Task statement
Among the lines below, restate word for word only those from the line with "[per-layer routing]" through the line with "0.534 | 0.0880 |", with both end lines kept.

(Collected data entries)

------

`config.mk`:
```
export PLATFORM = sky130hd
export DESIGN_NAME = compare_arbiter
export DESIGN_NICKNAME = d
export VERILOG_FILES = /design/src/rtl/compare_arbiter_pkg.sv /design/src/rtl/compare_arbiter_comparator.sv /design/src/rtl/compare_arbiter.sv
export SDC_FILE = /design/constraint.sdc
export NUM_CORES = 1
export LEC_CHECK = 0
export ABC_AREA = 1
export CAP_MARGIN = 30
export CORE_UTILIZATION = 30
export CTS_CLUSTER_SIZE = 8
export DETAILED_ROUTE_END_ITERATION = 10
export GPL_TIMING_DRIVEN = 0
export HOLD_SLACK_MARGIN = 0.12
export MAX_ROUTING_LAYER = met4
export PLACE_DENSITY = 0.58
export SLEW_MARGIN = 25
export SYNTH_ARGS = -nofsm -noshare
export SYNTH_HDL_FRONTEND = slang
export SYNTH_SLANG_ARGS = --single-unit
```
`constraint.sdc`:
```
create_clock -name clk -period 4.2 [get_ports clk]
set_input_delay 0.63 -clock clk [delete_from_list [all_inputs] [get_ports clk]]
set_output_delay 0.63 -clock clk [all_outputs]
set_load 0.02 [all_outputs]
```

------

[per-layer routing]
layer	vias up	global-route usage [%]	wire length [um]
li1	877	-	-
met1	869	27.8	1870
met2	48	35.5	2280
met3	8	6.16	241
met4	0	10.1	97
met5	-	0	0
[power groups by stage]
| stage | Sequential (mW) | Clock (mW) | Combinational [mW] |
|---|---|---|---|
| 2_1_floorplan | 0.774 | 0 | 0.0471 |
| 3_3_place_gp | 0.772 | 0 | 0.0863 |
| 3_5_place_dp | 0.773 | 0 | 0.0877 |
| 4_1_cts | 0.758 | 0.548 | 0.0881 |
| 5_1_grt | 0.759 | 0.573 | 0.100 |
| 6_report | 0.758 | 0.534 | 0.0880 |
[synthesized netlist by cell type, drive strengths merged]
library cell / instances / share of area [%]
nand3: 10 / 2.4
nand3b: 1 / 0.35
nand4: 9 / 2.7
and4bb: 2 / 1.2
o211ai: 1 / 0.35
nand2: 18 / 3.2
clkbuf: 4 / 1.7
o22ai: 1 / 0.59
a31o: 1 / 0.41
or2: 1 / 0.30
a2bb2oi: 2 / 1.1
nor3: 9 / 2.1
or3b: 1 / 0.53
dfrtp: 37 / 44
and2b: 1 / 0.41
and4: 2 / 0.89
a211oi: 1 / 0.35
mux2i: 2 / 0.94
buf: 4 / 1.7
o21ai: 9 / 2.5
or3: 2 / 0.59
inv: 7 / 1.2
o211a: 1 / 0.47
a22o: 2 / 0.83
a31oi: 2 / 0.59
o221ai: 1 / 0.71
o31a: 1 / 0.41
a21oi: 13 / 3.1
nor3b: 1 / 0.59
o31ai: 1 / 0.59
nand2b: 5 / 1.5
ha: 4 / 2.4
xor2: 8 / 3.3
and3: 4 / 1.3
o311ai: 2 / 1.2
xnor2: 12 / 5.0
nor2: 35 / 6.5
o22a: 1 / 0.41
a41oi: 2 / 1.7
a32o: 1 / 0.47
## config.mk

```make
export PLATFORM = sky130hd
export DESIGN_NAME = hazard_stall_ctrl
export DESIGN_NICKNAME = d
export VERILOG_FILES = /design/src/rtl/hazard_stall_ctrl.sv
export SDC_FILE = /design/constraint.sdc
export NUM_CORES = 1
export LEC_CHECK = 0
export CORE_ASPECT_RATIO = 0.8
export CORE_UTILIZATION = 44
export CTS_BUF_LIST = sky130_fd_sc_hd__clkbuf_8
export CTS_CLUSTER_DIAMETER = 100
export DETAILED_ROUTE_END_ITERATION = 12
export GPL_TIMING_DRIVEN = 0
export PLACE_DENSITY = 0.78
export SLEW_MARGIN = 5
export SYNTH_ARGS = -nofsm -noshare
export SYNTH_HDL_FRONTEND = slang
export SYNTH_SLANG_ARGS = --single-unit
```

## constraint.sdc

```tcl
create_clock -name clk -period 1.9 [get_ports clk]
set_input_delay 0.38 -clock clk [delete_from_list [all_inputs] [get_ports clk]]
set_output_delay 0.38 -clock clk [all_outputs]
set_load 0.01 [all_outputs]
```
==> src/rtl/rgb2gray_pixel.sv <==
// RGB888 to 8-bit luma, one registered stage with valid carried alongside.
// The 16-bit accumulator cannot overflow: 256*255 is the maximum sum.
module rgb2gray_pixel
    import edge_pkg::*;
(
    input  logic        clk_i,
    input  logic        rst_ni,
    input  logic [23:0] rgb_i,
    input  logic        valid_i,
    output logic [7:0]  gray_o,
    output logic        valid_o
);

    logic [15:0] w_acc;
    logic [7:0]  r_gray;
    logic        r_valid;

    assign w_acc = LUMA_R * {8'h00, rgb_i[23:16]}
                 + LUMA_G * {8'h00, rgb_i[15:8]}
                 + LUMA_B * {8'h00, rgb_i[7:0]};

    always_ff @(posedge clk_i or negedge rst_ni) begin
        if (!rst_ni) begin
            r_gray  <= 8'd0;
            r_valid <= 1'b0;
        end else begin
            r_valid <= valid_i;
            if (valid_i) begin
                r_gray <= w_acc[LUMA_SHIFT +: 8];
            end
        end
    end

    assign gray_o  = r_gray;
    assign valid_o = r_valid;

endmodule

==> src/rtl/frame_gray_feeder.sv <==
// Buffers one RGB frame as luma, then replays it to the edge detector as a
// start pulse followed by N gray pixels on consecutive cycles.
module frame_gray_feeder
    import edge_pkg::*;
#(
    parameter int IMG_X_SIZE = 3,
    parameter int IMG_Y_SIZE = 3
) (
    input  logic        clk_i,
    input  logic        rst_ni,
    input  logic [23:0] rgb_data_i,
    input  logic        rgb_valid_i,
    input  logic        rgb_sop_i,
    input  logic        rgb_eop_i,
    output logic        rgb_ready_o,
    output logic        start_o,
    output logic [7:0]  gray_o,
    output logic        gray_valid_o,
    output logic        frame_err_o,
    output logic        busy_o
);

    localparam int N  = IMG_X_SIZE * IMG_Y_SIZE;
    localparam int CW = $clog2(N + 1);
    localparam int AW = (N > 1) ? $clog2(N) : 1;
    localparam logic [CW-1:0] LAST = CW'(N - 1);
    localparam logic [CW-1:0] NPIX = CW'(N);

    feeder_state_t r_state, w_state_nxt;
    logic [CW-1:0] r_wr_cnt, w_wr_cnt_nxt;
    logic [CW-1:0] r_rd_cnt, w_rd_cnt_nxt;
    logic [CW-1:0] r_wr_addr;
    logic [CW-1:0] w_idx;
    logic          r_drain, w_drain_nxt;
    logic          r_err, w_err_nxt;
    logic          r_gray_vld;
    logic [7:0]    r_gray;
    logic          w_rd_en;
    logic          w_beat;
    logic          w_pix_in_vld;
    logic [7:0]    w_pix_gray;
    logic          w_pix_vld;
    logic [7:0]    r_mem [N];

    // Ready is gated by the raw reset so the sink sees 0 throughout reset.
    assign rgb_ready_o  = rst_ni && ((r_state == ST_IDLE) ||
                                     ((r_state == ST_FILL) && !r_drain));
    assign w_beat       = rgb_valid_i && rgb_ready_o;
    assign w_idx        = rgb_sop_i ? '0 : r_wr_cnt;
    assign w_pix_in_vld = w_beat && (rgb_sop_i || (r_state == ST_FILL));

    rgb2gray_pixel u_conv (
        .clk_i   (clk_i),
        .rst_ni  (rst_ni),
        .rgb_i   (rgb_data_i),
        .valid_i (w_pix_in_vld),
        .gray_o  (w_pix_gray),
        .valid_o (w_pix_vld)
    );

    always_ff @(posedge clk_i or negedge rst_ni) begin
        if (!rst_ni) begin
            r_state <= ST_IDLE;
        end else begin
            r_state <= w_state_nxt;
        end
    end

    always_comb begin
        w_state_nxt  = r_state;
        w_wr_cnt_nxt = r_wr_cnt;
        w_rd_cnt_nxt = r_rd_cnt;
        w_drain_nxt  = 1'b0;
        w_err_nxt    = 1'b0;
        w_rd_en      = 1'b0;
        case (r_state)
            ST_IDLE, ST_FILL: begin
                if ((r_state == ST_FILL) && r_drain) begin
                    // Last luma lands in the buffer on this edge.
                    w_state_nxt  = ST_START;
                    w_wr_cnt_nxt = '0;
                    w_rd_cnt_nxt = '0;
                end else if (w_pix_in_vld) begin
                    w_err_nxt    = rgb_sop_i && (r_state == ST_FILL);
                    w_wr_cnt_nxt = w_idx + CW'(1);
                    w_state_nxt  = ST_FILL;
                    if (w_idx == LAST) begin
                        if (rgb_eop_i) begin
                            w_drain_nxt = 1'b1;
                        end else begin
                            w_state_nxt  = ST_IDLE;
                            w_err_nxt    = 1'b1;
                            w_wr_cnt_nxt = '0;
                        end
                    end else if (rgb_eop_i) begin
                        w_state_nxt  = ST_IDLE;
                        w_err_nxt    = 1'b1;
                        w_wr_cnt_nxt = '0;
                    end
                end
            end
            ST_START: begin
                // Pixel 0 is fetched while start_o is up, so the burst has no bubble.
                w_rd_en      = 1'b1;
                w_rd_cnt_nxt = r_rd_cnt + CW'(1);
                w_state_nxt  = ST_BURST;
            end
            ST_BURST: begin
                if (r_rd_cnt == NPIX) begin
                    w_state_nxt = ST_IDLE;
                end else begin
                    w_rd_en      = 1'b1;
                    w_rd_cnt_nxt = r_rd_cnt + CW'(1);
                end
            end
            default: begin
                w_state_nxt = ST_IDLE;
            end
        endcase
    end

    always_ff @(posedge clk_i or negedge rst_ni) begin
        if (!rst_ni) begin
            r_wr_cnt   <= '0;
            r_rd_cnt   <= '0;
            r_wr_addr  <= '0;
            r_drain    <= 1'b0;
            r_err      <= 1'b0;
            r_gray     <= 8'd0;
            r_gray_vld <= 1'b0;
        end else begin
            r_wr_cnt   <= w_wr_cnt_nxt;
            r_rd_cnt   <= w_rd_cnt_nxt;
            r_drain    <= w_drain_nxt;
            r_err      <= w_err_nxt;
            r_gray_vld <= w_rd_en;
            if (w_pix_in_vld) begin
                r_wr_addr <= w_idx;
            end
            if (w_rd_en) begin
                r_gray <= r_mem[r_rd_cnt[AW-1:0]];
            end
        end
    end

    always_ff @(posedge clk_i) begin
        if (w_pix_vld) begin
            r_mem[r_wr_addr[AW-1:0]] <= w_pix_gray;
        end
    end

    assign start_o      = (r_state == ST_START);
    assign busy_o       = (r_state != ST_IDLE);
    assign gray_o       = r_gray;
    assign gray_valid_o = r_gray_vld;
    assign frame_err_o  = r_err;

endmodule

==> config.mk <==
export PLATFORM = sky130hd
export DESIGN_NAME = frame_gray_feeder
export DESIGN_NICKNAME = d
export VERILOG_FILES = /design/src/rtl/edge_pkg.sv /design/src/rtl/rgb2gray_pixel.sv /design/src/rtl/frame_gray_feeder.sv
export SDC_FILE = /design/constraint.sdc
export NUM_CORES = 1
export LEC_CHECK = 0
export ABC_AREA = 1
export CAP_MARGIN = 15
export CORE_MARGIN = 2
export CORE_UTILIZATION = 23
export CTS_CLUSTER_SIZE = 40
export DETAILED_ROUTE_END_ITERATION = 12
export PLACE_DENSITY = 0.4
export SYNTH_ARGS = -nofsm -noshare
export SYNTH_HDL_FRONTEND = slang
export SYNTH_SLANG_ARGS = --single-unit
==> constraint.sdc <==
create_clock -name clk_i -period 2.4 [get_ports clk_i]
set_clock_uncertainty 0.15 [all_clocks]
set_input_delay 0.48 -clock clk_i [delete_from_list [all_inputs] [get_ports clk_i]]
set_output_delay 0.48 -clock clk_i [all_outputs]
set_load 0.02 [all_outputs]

------

Expected answer
[per-layer routing]
layer	vias up	global-route usage [%]	wire length [um]
li1	877	-	-
met1	869	27.8	1870
met2	48	35.5	2280
met3	8	6.16	241
met4	0	10.1	97
met5	-	0	0
[power groups by stage]
| stage | Sequential (mW) | Clock (mW) | Combinational [mW] |
|---|---|---|---|
| 2_1_floorplan | 0.774 | 0 | 0.0471 |
| 3_3_place_gp | 0.772 | 0 | 0.0863 |
| 3_5_place_dp | 0.773 | 0 | 0.0877 |
| 4_1_cts | 0.758 | 0.548 | 0.0881 |
| 5_1_grt | 0.759 | 0.573 | 0.100 |
| 6_report | 0.758 | 0.534 | 0.0880 |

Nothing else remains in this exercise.